We have now discovered many more items that have come up for auction, including a wonderful oil painting by George Stubbs.Click here to view them (1mb pdf file).
Have a look at the Sale Catalogue here (15MB pdf file)
Lord Ullswater died in 1949 and his trustees sold parts of the estate, including the House with its grounds which were purchased by The Desborough Settlement Trust as a tax-saving measure. After the death of Lady Desborough in 1953, the park remained in the hands of Ullswater's nephew Arthur Lowther. This was rented to W F Turner of Ashe Green farm Campsea Ash. The House and grounds were sold to a developer who turned the coach house, stables and squash court into housing.
High House fell into a ruinous state and the gardens were divided. The developer stripped the roof of the lead flashing basically for the silver content of old lead, 20%, although they could only recover,75% of the silver. As a result the water came in it decayed very quickly being mortar brick work not cement brick work.
The House and its immediate surroundings were bought in 1952/3 by Lt Col Richard Schreiber ( who retired from the Army as Major ),who demolished the remains, he had no choice due to the decay, and extended the squash court to become Campsea Ashe House. Most of the rubble was carted away by Carters of Bromeswell in old army wagons, and the rubble used to make the CEL yard opposite Melton railway station.

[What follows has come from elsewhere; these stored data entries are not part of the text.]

This design comes from an exercise in tuning for small area and a short achievable clock period on the open sky130 flow, not from production work. The RTL was checked by simulation tests, not by an equivalence proof against the original design.

==> flow/design.v, too long to show whole: its modules and the start of the top module <==
// module ecc80_codec: 1041 lines
module ecc80_codec (
    input  wire        clk,
    input  wire        rst,
    input  wire        enc_valid_i,
    input  wire [63:0] enc_data_i,
    output reg         enc_valid_o,
    output reg  [15:0] enc_check_o,
    input  wire        dec_valid_i,
    input  wire [79:0] dec_cw_i,
    output reg         dec_valid_o,
    output reg  [63:0] dec_data_o,
    output reg  [15:0] dec_check_o,
    output reg  [1:0]  dec_err_o
);
  // ...
==> flow/flow/run.sh <==
#!/bin/bash
# The standard layout (the standard.sh), with four changes:
#  - synthesis maps the logic with flow/abc_map.script (an area-oriented ABC
#    mapping: dch, map -a, then ABC's own buffering and sizing) in place of
#    ORFS's abc_speed.script. It runs on a copy of ORFS's scripts folder in
#    which only abc_speed.script is replaced; flip-flops are mapped before ABC
#    runs, so the registers are exactly those of the standard synthesis;
#  - synthesis runs without Yosys's extract_fa (ADDER_MAP_FILE empty), so the
#    parity and GF(2^7) logic is not cut into half-adder cells before ABC;
#  - clock tree synthesis runs without dummy loads (-dont_use_dummy_load),
#    with sink clusters of at most 25 sinks and 70 um;
#  - the buffers that buffer_ports puts on every input and output port are
#    sky130_fd_sc_hd__buf_1 instead of the cell OpenROAD picks by default.
# Each make call's whole output goes to its own log in the work folder
# (synth.log, standard.log); ORFS also keeps each step's log under orfs/logs/.
set -euo pipefail
cd "$(dirname "$0")/.."
rm -rf synth_scripts
cp -r "$FLOW_HOME/scripts" synth_scripts
cp flow/abc_map.script synth_scripts/abc_speed.script
bash standard.sh "ADDER_MAP_FILE=" "SCRIPTS_DIR=$PWD/synth_scripts" synth > synth.log 2>&1
bash standard.sh "ADDER_MAP_FILE=" "BUFFER_PORTS_ARGS=-buffer_cell sky130_fd_sc_hd__buf_1" \
    "CTS_ARGS=-sink_clustering_enable -repair_clock_nets -dont_use_dummy_load -sink_clustering_size 30 -sink_clustering_max_diameter 60" finish > standard.log 2>&1
==> flow/flow/abc_map.script <==
strash
dch
map -a
topo
stime -c
buffer -c
upsize -c
dnsize -c
==> flow/standard.sh <==
#!/bin/bash
# synth_recipe.tcl (not shown) runs the flow's synth.tcl, then flattens the netlist and writes it again
# the make line also repeats each setting of config.mk as NAME=value (left out here)
make -C /OpenROAD-flow-scripts/flow DESIGN_CONFIG=/design/flow/config.mk WORK_HOME=/design/flow/orfs CLKGATE_MAP_FILE= SYNTH_SCRIPT=/design/flow/synth_recipe.tcl "${@:-finish}"
==> flow/config.mk <==
export PLATFORM = sky130hd
export DESIGN_NAME = ecc80_codec
export DESIGN_NICKNAME = ecc80_codec
export VERILOG_FILES = /design/flow/design.v
export SDC_FILE = /design/flow/constraint.sdc
export NUM_CORES = 4
export LEC_CHECK = 0
export CAP_MARGIN = 20
export CORE_MARGIN = 2
export CORE_UTILIZATION = 55
export PLACE_DENSITY = 0.7
export SLEW_MARGIN = 70
==> flow/constraint.sdc <==
create_clock -name core_clock -period 22.0 [get_ports {clk}]
set_input_delay 4.4000 -clock core_clock [delete_from_list [all_inputs] [get_ports {clk}]]
set_output_delay 4.4000 -clock core_clock [all_outputs]
set_load 0.01 [all_outputs]
Source: an optimization exercise on an open RTL-to-GDS flow (aim: small area and a short achievable clock period). Production flows keep margins and buffers that such runs may drop.
No run shown here included a check of the RTL's function; only the layout flow was run.
No activity file was given, so power comes from the tool's default toggle rates.

==> flow/design.v (outline; a module is shown in full before it is edited, if it fits) <==
// module adc_correct: 1802 lines
module adc_correct (
    input  wire        clk,
    input  wire        rst,           
    input  wire        cfg_we,
    input  wire [4:0]  cfg_addr,      
    input  wire [31:0] cfg_wdata,
    input  wire        swap,          
    output wire        active_half,
    input  wire        in_valid,
    input  wire [15:0] in_code,
    output reg         out_valid,
    output reg  [23:0] out_sample,
    output reg         out_sat
);
  // ...
==> flow/flow/run.sh <==
#!/bin/bash
# The standard layout (standard.sh, unchanged synthesis) with two changes to
# how the layout is optimised; the constraints and clock are the standard flow's own:
#  - repair_timing keeps 16.4 ns of extra setup slack (sizes for a ~6 ns period)
#  - the port buffers are buf_4 cells instead of the resizer's default pick
set -euo pipefail
cd "$(dirname "$0")/.."
bash standard.sh SETUP_SLACK_MARGIN=16.4 "BUFFER_PORTS_ARGS=-buffer_cell sky130_fd_sc_hd__buf_4" finish > standard_flow.log 2>&1
==> flow/standard.sh <==
#!/bin/bash
# synth_recipe.tcl (not shown) runs the flow's synth.tcl, then flattens the netlist and writes it again
# the make line also repeats each setting of config.mk as NAME=value (left out here)
make -C /OpenROAD-flow-scripts/flow DESIGN_CONFIG=/design/flow/config.mk WORK_HOME=/design/flow/orfs CLKGATE_MAP_FILE= SYNTH_SCRIPT=/design/flow/synth_recipe.tcl "${@:-finish}"
==> flow/config.mk <==
export PLATFORM = sky130hd
export DESIGN_NAME = adc_correct
export DESIGN_NICKNAME = adc_correct
export VERILOG_FILES = /design/flow/design.v
export SDC_FILE = /design/flow/constraint.sdc
export NUM_CORES = 4
export LEC_CHECK = 0
export CAP_MARGIN = 20
export CORE_MARGIN = 2
export CORE_UTILIZATION = 52
export CTS_CLUSTER_DIAMETER = 80
export CTS_CLUSTER_SIZE = 30
export SLEW_MARGIN = 20
==> flow/constraint.sdc <==
create_clock -name core_clock -period 22.0 [get_ports {clk}]
set_input_delay 4.4000 -clock core_clock [delete_from_list [all_inputs] [get_ports {clk}]]
set_output_delay 4.4000 -clock core_clock [all_outputs]
set_load 0.01 [all_outputs]
==> results.txt, run 1 <==
* Clk tree area frac at 3.22%
* Post-synthesis sequential area ratio at 58.5%
* Grt met2 use at 52.1%
* Worst hold slack at 0.329 ns
* Top power group: registers
* Synth warn at 3
* M1 WL at 81300 um
* CP Capture Point: active_half
* Final setup viols at 0
* CTS tree: built
* Post-Synth Simple-Gate Area at 4.33%
* Synthesis-stage register bit count at 1486
* Footprint of the multi-input gates at 26600 um2
* Most common cell in the synthesized netlist: edfxtp_1
* Worst path max stage delay at 0.36 ns
* Most frequent cells in the layout: edfxtp_1 (1120), a22oi_1 (760), inv_1 (371), fa_1 (361), dfxtp_1 (294)
* Post-layout util at 56.7%
* Switching Share at 31.2%
* Post-synth top area share at 48.0%
* VDD IR max at 0.0000583 V
* Setup ws final at 16.42 ns
* Comb power frac at 25.5%
* Clk pwr share at 25.0%
* R2R depth at 20
* Max Slew Vio Count at 0
* Crit Path Max Fanout at 2
* Max-cap violation count at 0
* Global Route Usage Sum at 31.0%
* Worst setup SP type: flop
* Crit path cell chain: buf_6
* RSZ-0062 raised after global routing: true
* Vias at 44.2k
* Hold-fix buffers at CTS at 0
* Status: no timing/DRC/antenna violations
* Mux share of post-synthesis cell area at 0.147%
* Initial Util at 52.4%
* Fillers at 10.9k
* Placement Cell Area at 73000 um2
* Max_slew headroom at 29.2%
* Multi-input gates at 2858
==> inputs of run 2 (changes only) <==
--- a/flow/design.v
+++ b/flow/design.v
@@ -10,39 +10,29 @@
     input  wire [15:0] in_code,
     output reg         out_valid,
     output reg  [23:0] out_sample,
     output reg         out_sat
 );
     reg        half;                      
     reg        half_n;                    
     assign active_half = half;
-    reg        w_we;
-    reg        w_h1;                            
-    reg [4:0]  w_addr;
-    reg [31:0] w_data;
-    always @(posedge clk) begin
-        w_we   <= cfg_we & ~rst;
-        w_h1   <= half_n;
-        w_addr <= cfg_addr;
-        w_data <= cfg_wdata;
-    end
-    wire       gain_ok = |w_data[23:0];         
-    wire       we0 = w_we & ~w_h1;
-    wire       we1 = w_we & w_h1;
-    wire       wo0 = we0 & (w_addr == 5'd0);
-    wire       wo1 = we1 & (w_addr == 5'd0);
-    wire       wg0 = we0 & (w_addr == 5'd1) & gain_ok;
-    wire       wg1 = we1 & (w_addr == 5'd1) & gain_ok;
+    wire       gain_ok = |cfg_wdata[23:0];      
+    wire       we0 = cfg_we & ~half_n;          
+    wire       we1 = cfg_we & half_n;
+    wire       wo0 = we0 & (cfg_addr == 5'd0);
+    wire       wo1 = we1 & (cfg_addr == 5'd0);
+    wire       wg0 = we0 & (cfg_addr == 5'd1) & gain_ok;
+    wire       wg1 = we1 & (cfg_addr == 5'd1) & gain_ok;
     wire [15:0] wl0, wl1;
     genvar gi;
     generate
         for (gi = 0; gi < 16; gi = gi + 1) begin : g_wdec
-            assign wl0[gi] = we0 & (w_addr == gi + 2);
-            assign wl1[gi] = we1 & (w_addr == gi + 2);
+            assign wl0[gi] = we0 & (cfg_addr == gi + 2);
+            assign wl1[gi] = we1 & (cfg_addr == gi + 2);
         end
     endgenerate
     reg [23:0] ofs_t0, ofs_t1, gain_t0, gain_t1;
     reg        ofs_id0, ofs_id1, gain_id0, gain_id1;    
     reg [15:0] lin_id0, lin_id1;
     always @(posedge clk) begin
         if (rst) begin
             half <= 1'b0;
@@ -57,57 +47,51 @@
             if (wo1) ofs_id1 <= 1'b0;
             if (wg0) gain_id0 <= 1'b0;
             if (wg1) gain_id1 <= 1'b0;
             lin_id0 <= lin_id0 & ~wl0;
             lin_id1 <= lin_id1 & ~wl1;
         end
     end
     always @(posedge clk) begin
-        if (wo0) ofs_t0 <= w_data[23:0];
-        if (wo1) ofs_t1 <= w_data[23:0];
-        if (wg0) gain_t0 <= w_data[23:0];
-        if (wg1) gain_t1 <= w_data[23:0];
+        if (wo0) ofs_t0 <= cfg_wdata[23:0];
+        if (wo1) ofs_t1 <= cfg_wdata[23:0];
+        if (wg0) gain_t0 <= cfg_wdata[23:0];
+        if (wg1) gain_t1 <= cfg_wdata[23:0];
     end
     reg [31:0] lin_t0 [0:15];
     reg [31:0] lin_t1 [0:15];
     generate
         for (gi = 0; gi < 16; gi = gi + 1) begin : g_lin
             always @(posedge clk) begin
-                if (wl0[gi]) lin_t0[gi] <= w_data;
-                if (wl1[gi]) lin_t1[gi] <= w_data;
+                if (wl0[gi]) lin_t0[gi] <= cfg_wdata;
+                if (wl1[gi]) lin_t1[gi] <= cfg_wdata;
             end
         end
     endgenerate
     wire [3:0]  q_in = {~in_code[15], in_code[14:12]};
     wire [15:0] qd_in;
     generate
         for (gi = 0; gi < 16; gi = gi + 1) begin : g_qdec
             assign qd_in[gi] = (q_in == gi);
         end
     endgenerate
-    wire [15:0] lin_idn0 = lin_id0 & ~wl0;
-    wire [15:0] lin_idn1 = lin_id1 & ~wl1;
-    wire        ofs_idn0 = ofs_id0 & ~wo0;
-    wire        ofs_idn1 = ofs_id1 & ~wo1;
-    wire        gain_idn0 = gain_id0 & ~wg0;
-    wire        gain_idn1 = gain_id1 & ~wg1;
     reg        a_valid;
     reg [15:0] a_code;
     reg [15:0] a_lsel0, a_lsel1;      
     reg [1:0]  a_osel, a_gsel;        
     reg        a_gid;                 
     always @(posedge clk) begin
         a_valid <= ~rst & in_valid;
         a_code  <= in_code;
-        a_lsel0 <= qd_in & {16{half_n}}  & ~lin_idn0;
-        a_lsel1 <= qd_in & {16{~half_n}} & ~lin_idn1;
-        a_osel  <= {~half_n & ~ofs_idn1, half_n & ~ofs_idn0};
-        a_gsel  <= {~half_n & ~gain_idn1, half_n & ~gain_idn0};
-        a_gid   <= half_n ? gain_idn0 : gain_idn1;
+        a_lsel0 <= qd_in & {16{half_n}}  & ~lin_id0;
+        a_lsel1 <= qd_in & {16{~half_n}} & ~lin_id1;
+        a_osel  <= {~half_n & ~ofs_id1, half_n & ~ofs_id0};
+        a_gsel  <= {~half_n & ~gain_id1, half_n & ~gain_id0};
+        a_gid   <= half_n ? gain_id0 : gain_id1;
     end
     reg  [31:0] lin;
     integer k;
     always @(*) begin
         lin = 32'd0;
         for (k = 0; k < 16; k = k + 1)
             lin = lin | ({32{a_lsel0[k]}} & lin_t0[k]) | ({32{a_lsel1[k]}} & lin_t1[k]);
     end
==> flow/config.mk (replaced) <==
export PLATFORM = sky130hd
export DESIGN_NAME = adc_correct
export DESIGN_NICKNAME = adc_correct
export VERILOG_FILES = /design/flow/design.v
export SDC_FILE = /design/flow/constraint.sdc
export NUM_CORES = 4
export LEC_CHECK = 0
export CAP_MARGIN = 20
export CORE_MARGIN = 2
export CORE_UTILIZATION = 40
export CTS_CLUSTER_DIAMETER = 80
export CTS_CLUSTER_SIZE = 30
export SLEW_MARGIN = 20
==> run 2 against run 1 <==
Clock skew grew 0.039 ns. Synthesized cell count shrank 0.47%. Clock-buffer cell count shrank 15. First-iteration DRC count grew 5.5%. Still clean on timing, DRC and antenna. Worst setup slack lost 0.072 ns. Hold slack gained 0.0068 ns. Clock power shrank 4%.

The men who demolished the house came from Lancashire and lodged locally.
The Park, Shrubbery Farm, now Park Farm, including the fields around the house site, were rented from the major by W F Turner and his sons until 1976/7 when their tenancy was terminated. There were farm buildings at the High House which included a slaughter house for killing and bleeding animals including the park deer herd. Culling of them took place in June each year, usually the biggest stags were shot.
Part of the walled and ornamental gardens together with the Gardener's Cottage were sold separately.